**Provided information**:
--
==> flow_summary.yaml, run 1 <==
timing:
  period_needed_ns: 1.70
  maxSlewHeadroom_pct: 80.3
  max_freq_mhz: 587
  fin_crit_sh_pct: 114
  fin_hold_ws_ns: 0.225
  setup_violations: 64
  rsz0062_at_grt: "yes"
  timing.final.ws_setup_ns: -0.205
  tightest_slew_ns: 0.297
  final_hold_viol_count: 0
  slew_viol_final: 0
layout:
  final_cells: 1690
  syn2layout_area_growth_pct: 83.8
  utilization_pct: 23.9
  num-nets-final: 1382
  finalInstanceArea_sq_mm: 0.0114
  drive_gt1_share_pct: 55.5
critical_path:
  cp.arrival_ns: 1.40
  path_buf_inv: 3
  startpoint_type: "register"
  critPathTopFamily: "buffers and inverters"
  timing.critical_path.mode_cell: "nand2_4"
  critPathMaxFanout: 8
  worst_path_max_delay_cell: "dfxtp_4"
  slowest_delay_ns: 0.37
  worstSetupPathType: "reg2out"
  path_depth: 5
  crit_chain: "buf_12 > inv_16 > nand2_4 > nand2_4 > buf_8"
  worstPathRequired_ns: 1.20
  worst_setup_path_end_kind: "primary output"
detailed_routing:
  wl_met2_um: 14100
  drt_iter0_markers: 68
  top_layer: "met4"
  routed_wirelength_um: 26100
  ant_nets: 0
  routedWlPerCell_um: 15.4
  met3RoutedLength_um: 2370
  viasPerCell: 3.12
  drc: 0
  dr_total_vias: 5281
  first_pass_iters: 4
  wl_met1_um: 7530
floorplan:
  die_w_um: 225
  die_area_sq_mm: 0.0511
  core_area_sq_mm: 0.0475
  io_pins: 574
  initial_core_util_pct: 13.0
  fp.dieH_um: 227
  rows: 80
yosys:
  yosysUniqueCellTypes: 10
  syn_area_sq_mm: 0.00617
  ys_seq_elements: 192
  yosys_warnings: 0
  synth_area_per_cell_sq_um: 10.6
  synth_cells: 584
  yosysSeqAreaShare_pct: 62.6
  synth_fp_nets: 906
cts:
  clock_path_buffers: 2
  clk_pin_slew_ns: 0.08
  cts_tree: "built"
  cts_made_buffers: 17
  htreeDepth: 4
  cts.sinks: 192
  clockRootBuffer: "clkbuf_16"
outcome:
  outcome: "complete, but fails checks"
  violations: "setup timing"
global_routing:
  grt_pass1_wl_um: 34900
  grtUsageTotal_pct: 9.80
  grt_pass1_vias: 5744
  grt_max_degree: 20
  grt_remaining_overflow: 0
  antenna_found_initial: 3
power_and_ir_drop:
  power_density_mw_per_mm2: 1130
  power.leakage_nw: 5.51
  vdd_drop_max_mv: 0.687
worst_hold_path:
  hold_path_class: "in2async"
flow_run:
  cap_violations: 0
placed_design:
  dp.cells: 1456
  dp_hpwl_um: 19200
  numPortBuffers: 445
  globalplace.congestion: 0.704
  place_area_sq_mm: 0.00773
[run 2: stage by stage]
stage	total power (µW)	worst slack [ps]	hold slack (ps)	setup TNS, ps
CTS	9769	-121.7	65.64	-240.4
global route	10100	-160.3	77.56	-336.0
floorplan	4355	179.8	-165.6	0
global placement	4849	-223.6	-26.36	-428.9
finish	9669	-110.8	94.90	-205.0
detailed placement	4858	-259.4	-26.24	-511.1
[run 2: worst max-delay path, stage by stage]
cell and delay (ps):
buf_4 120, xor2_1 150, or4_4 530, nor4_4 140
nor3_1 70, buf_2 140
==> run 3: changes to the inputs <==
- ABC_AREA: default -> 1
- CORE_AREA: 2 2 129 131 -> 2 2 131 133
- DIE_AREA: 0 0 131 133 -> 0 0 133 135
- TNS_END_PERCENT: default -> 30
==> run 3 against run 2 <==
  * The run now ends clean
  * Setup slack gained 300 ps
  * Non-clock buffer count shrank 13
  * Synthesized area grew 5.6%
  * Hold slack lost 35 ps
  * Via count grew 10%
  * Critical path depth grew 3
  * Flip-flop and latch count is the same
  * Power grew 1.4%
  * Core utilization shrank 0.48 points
--
**Task directions**:
Line by line, restate the data exactly.

**Reply**:
==> flow_summary.yaml, run 1 <==
timing:
  period_needed_ns: 1.70
  maxSlewHeadroom_pct: 80.3
  max_freq_mhz: 587
  fin_crit_sh_pct: 114
  fin_hold_ws_ns: 0.225
  setup_violations: 64
  rsz0062_at_grt: "yes"
  timing.final.ws_setup_ns: -0.205
  tightest_slew_ns: 0.297
  final_hold_viol_count: 0
  slew_viol_final: 0
layout:
  final_cells: 1690
  syn2layout_area_growth_pct: 83.8
  utilization_pct: 23.9
  num-nets-final: 1382
  finalInstanceArea_sq_mm: 0.0114
  drive_gt1_share_pct: 55.5
critical_path:
  cp.arrival_ns: 1.40
  path_buf_inv: 3
  startpoint_type: "register"
  critPathTopFamily: "buffers and inverters"
  timing.critical_path.mode_cell: "nand2_4"
  critPathMaxFanout: 8
  worst_path_max_delay_cell: "dfxtp_4"
  slowest_delay_ns: 0.37
  worstSetupPathType: "reg2out"
  path_depth: 5
  crit_chain: "buf_12 > inv_16 > nand2_4 > nand2_4 > buf_8"
  worstPathRequired_ns: 1.20
  worst_setup_path_end_kind: "primary output"
detailed_routing:
  wl_met2_um: 14100
  drt_iter0_markers: 68
  top_layer: "met4"
  routed_wirelength_um: 26100
  ant_nets: 0
  routedWlPerCell_um: 15.4
  met3RoutedLength_um: 2370
  viasPerCell: 3.12
  drc: 0
  dr_total_vias: 5281
  first_pass_iters: 4
  wl_met1_um: 7530
floorplan:
  die_w_um: 225
  die_area_sq_mm: 0.0511
  core_area_sq_mm: 0.0475
  io_pins: 574
  initial_core_util_pct: 13.0
  fp.dieH_um: 227
  rows: 80
yosys:
  yosysUniqueCellTypes: 10
  syn_area_sq_mm: 0.00617
  ys_seq_elements: 192
  yosys_warnings: 0
  synth_area_per_cell_sq_um: 10.6
  synth_cells: 584
  yosysSeqAreaShare_pct: 62.6
  synth_fp_nets: 906
cts:
  clock_path_buffers: 2
  clk_pin_slew_ns: 0.08
  cts_tree: "built"
  cts_made_buffers: 17
  htreeDepth: 4
  cts.sinks: 192
  clockRootBuffer: "clkbuf_16"
outcome:
  outcome: "complete, but fails checks"
  violations: "setup timing"
global_routing:
  grt_pass1_wl_um: 34900
  grtUsageTotal_pct: 9.80
  grt_pass1_vias: 5744
  grt_max_degree: 20
  grt_remaining_overflow: 0
  antenna_found_initial: 3
power_and_ir_drop:
  power_density_mw_per_mm2: 1130
  power.leakage_nw: 5.51
  vdd_drop_max_mv: 0.687
worst_hold_path:
  hold_path_class: "in2async"
flow_run:
  cap_violations: 0
placed_design:
  dp.cells: 1456
  dp_hpwl_um: 19200
  numPortBuffers: 445
  globalplace.congestion: 0.704
  place_area_sq_mm: 0.00773
[run 2: stage by stage]
stage	total power (µW)	worst slack [ps]	hold slack (ps)	setup TNS, ps
CTS	9769	-121.7	65.64	-240.4
global route	10100	-160.3	77.56	-336.0
floorplan	4355	179.8	-165.6	0
global placement	4849	-223.6	-26.36	-428.9
finish	9669	-110.8	94.90	-205.0
detailed placement	4858	-259.4	-26.24	-511.1
[run 2: worst max-delay path, stage by stage]
cell and delay (ps):
buf_4 120, xor2_1 150, or4_4 530, nor4_4 140
nor3_1 70, buf_2 140
==> run 3: changes to the inputs <==
- ABC_AREA: default -> 1
- CORE_AREA: 2 2 129 131 -> 2 2 131 133
- DIE_AREA: 0 0 131 133 -> 0 0 133 135
- TNS_END_PERCENT: default -> 30
==> run 3 against run 2 <==
  * The run now ends clean
  * Setup slack gained 300 ps
  * Non-clock buffer count shrank 13
  * Synthesized area grew 5.6%
  * Hold slack lost 35 ps
  * Via count grew 10%
  * Critical path depth grew 3
  * Flip-flop and latch count is the same
  * Power grew 1.4%
  * Core utilization shrank 0.48 points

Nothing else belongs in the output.